In this chapter, a classic system dynamics model developed by Ali Naghi Mashayekhi in 1978 was resurrected, updated and revalidated. The goal of the model is to investigate the issue of Iranian oil dependency . The original model had predicted that Iran would face a harsh economic recession during the 1980s due to a steep fall in oil revenue caused by natural resource depletion. Thirty-five years later, however, Iran’s oil reserves remain intact and the country has not encountered the sort of severe depression that was predicted.

An examination of the original M-model showed that it did not contain the structure necessary to capture the dynamics of the Islamic revolution or the war with Iraq that occurred during the 1980s. Updating the M-model’s exogenous variables, modifying some of its assumptions, and recalibrating some of its parameters significantly improved its ability to reproduce Iranian economic history.

Revalidation of the M-model has shown that it is fairly robust and generally reliable. Although it is an excellent tool for analyzing questions directly related to the issue of Iranian oil dependency, however, due to its relatively narrow boundary it is an inadequate platform for analyzing many contemporary Iranian macroeconomic policies . Broadening the boundary of the M-model by adding sectors such as a financial market, a foreign exchange market, a labor market, and an energy market would greatly enhance its versatility. As such, it can be argued that the M-model can serve as a foundational platform for future Iranian macroeconomic modeling efforts.

Finally, this chapter can serve as a starting point and archetype for those who wish to develop a system dynamics macroeconomic model of a resource-dependent developing nation. Future research involving the use of the M-model for this purpose should, therefore, address the following issues:

  1. 1.

    As previously mentioned, the boundary of the M-model should be broadened to include a financial market, foreign exchange market, labor market, and an energy market.

  2. 2.

    The energy sector of the M-model should be revised to address energy–economy interactions. For example, the original M-model and its current modified version contain only one source of energy—oil.
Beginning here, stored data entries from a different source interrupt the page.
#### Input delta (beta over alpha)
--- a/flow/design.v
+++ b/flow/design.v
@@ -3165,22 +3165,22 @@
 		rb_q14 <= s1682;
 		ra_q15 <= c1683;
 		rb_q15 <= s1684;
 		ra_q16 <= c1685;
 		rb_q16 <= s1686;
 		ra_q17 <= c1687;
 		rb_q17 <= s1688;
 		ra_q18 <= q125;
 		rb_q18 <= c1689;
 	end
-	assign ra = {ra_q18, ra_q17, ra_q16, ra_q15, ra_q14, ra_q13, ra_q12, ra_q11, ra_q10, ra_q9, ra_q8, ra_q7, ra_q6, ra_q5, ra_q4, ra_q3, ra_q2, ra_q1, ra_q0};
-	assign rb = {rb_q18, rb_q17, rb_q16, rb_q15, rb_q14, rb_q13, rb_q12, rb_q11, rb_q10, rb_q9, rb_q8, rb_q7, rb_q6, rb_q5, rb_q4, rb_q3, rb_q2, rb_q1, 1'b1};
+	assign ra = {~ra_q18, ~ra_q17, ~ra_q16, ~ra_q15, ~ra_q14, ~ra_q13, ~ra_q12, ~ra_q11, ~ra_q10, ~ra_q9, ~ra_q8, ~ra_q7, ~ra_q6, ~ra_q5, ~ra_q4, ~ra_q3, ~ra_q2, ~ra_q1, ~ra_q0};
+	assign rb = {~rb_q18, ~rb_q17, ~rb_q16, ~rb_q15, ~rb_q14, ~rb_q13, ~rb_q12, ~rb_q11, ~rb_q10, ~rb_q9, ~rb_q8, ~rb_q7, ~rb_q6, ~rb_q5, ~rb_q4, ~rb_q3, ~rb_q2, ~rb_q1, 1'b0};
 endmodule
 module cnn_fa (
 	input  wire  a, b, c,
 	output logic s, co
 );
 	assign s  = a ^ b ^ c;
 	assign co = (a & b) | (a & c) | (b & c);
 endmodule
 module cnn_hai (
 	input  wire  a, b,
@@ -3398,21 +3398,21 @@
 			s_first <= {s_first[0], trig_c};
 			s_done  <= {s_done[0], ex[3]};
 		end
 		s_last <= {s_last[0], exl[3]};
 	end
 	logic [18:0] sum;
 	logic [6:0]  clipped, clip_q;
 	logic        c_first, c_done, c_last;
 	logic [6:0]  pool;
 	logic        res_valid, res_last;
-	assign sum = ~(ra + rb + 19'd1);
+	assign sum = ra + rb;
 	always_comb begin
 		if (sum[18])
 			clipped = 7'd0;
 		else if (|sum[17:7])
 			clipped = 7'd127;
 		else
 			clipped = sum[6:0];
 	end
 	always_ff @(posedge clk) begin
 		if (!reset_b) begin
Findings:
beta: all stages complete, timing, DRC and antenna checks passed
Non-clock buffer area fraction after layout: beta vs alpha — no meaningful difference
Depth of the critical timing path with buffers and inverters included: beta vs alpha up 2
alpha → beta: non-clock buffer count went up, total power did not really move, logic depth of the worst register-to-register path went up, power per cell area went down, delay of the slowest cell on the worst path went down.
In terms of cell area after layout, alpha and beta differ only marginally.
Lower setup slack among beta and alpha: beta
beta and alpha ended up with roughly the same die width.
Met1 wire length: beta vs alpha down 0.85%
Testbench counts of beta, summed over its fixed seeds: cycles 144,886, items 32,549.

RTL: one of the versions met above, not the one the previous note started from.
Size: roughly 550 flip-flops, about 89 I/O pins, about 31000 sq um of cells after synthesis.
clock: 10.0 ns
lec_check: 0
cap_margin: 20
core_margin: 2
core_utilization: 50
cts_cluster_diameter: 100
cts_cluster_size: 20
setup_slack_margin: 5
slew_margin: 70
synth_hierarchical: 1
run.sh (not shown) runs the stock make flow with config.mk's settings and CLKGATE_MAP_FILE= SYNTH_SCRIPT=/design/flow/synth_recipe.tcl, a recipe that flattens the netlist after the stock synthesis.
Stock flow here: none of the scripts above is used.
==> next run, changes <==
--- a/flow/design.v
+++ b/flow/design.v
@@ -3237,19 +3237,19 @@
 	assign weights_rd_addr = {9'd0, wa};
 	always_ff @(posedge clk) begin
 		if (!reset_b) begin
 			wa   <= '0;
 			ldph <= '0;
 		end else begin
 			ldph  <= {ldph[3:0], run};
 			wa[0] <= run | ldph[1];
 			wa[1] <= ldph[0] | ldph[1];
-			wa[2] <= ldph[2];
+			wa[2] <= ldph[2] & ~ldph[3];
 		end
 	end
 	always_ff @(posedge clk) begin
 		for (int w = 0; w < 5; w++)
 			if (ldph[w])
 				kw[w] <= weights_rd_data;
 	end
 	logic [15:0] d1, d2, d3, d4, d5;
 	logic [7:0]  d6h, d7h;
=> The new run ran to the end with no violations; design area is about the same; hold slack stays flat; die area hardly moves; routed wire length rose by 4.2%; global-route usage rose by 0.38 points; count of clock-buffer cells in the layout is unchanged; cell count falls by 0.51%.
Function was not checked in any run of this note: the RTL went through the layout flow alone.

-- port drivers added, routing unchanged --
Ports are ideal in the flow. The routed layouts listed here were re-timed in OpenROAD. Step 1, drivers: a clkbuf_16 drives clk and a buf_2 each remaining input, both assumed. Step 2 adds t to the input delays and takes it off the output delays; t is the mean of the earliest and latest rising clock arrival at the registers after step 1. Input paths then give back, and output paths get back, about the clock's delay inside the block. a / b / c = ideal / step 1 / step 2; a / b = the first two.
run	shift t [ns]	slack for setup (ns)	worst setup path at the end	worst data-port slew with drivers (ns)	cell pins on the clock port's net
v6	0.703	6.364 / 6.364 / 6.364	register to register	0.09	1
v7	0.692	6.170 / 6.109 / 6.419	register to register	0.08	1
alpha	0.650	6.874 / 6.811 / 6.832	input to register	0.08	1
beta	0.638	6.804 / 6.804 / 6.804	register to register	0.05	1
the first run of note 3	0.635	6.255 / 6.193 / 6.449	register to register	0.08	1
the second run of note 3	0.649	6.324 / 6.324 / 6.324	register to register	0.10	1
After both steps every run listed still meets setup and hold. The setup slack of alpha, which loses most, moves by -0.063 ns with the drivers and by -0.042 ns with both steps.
This is an optimization exercise on Yosys and OpenROAD, whose aim is small area, a short achievable clock period and few clock cycles per item, not a production implementation. In this exercise RTL edits were held to simulation tests only and were not proved equivalent to the original. No activity file was given, so power comes from the tool's default toggle rates.

==> job 9314 <==
==> flow/design.v <==
package acar_pkg;
  localparam int ENTRIES_DEF  = 16;
  localparam int REQUESTS_DEF = 16;
  localparam logic [2:0] OP_LOOKUP  = 3'd0;
  localparam logic [2:0] OP_INSERT  = 3'd1;
  localparam logic [2:0] OP_QUEUE   = 3'd2;
  localparam logic [2:0] OP_REMREQ  = 3'd3;
  localparam logic [2:0] OP_REMENT  = 3'd4;
  localparam logic [2:0] OP_CLEAR   = 3'd5;
  localparam logic [2:0] OP_TICK    = 3'd6;
  localparam logic [1:0] KIND_ANSWER = 2'd0;
  localparam logic [1:0] KIND_SEND   = 2'd1;
  localparam logic [1:0] KIND_GIVEUP = 2'd2;
  localparam logic CFG_TIMEOUT = 1'b0;
  localparam logic CFG_SENDS   = 1'b1;
  localparam logic [7:0] TIMEOUT_RST = 8'd30;
  localparam logic [3:0] SENDS_RST   = 4'd5;
  typedef struct packed {
    logic [1:0]  kind;
    logic        found;
    logic [31:0] ip;
    logic [47:0] mac;
    logic        full;
    logic        last;
  } result_t;
endpackage
Context: an optimization exercise on an open-source flow, tuned for small area, a short achievable clock period and few clock cycles. The choices shown serve that exercise and are no tape-out recipe. Power figures rest on the tool's default switching activity, not on a simulated workload.

== ember ==
Design conv_rescaler, start of the top module:
module conv_rescaler #(
    parameter int NB_PIXEL = 19,
    parameter int NB_COUNT = 32,
    parameter int NB_OUT   = 8,
    parameter int NB_FRAC  = 16
) (
    input  logic                clock,
    input  logic                reset,
    input  logic                i_extremesValid,
    input  logic [NB_PIXEL-1:0] i_maxValue,
    input  logic [NB_PIXEL-1:0] i_minValue,
    input  logic [NB_COUNT-1:0] i_imageSize,
    input  logic                i_valid,
    input  logic [NB_PIXEL-1:0] i_convValue,
    output logic                o_ready,
    output logic [NB_OUT-1:0]   o_pixel,
    output logic                o_valid,
    output logic                o_endSignal
);
Size: ~230 flip-flops, ~100 I/O pins, about 0.017 mm^2 of cells after synthesis.
Settings: LEC_CHECK=0, ABC_CLOCK_PERIOD_IN_PS=3500, CAP_MARGIN=20, CORE_MARGIN=2, CORE_UTILIZATION=40, SLEW_MARGIN=20; clock period 9.0 ns.
standard.sh (not shown) runs the stock make flow with config.mk's settings and CLKGATE_MAP_FILE= SYNTH_SCRIPT=/design/flow/synth_recipe.tcl, a recipe that flattens the netlist after the stock synthesis.
==> flow/flow/run.sh <==
#!/bin/bash
# Standard layout, with the port buffers made from the smallest plain buffer, a clock tree
# of clkbuf_8 buffers without dummy loads, and timing repair aiming for 5.7 ns of setup slack
# (a 3.3 ns period) at the design's 9 ns clock.
set -euo pipefail
export BUFFER_PORTS_ARGS="-buffer_cell sky130_fd_sc_hd__buf_1"
export CTS_ARGS="-sink_clustering_enable -repair_clock_nets -dont_use_dummy_load -buf_list {sky130_fd_sc_hd__clkbuf_8}"
export SETUP_SLACK_MARGIN=5.7
bash standard.sh > standard_flow.log 2>&1
What sierra does differently from ember at the input level:
diff --git a/flow/flow/run.sh b/flow/flow/run.sh
--- a/flow/flow/run.sh
+++ b/flow/flow/run.sh
@@ -3,2 +3,2 @@
-# of clkbuf_8 buffers without dummy loads, and timing repair aiming for 5.7 ns of setup slack
-# (a 3.3 ns period) at the design's 9 ns clock.
+# of clkbuf_8 buffers without dummy loads, and timing repair aiming for 5.8 ns of setup slack
+# (a 3.2 ns period) at the design's 9 ns clock.
@@ -8 +8 @@
-export SETUP_SLACK_MARGIN=5.7
+export SETUP_SLACK_MARGIN=5.8
Results
- sierra ended up with scale_q[18] as its launch point of the critical path; ember ended up with min_q[0].
- ember → sierra: count of inverters other than clock inverters in the layout neither gained nor lost much, final instance area went up about 1.2%.
- Compared with ember, sierra improves detailed placer's ending HPWL.
- Of ember and sierra, the run reporting the lower required time of the critical path was ember.
- In the flow results for ember and sierra, the actual transition at the worst max-transition pin is larger on ember.
- Multi-input combinational cell area went up slightly going from ember to sierra.
- Portion of the clock cycle consumed by the worst path in the final layout: sierra vs ember up 0.58 points
- Diff ember -> sierra: via count now sits at about the same level, net count of the mapped netlist now sits at about the same level.
Function was not checked in any run of this note: the RTL went through the layout flow alone.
The boundary of the energy sector needs to be broadened to include alternative sources of energy and the economics of their substitutability.

  3. 3.

    The importation of energy is impossible in both the original M-model and its current modified version. This is not acceptable, particularly when the purpose of the model is to analyze energy–economy interactions.

  4. 4.

    The production functions in both the original M-model and its current modified version are very sensitive to their elasticity parameters. The formulation of these functions should be modified to eliminate this fragility.

  5. 5.

    The modified M-model should be recalibrated to see if it can reproduce the behavior of other "capital-deficient" oil exporting nations such as Nigeria, Algeria, Indonesia, Venezuela, Ecuador, or Mexico that have large populations and significant agricultural sectors.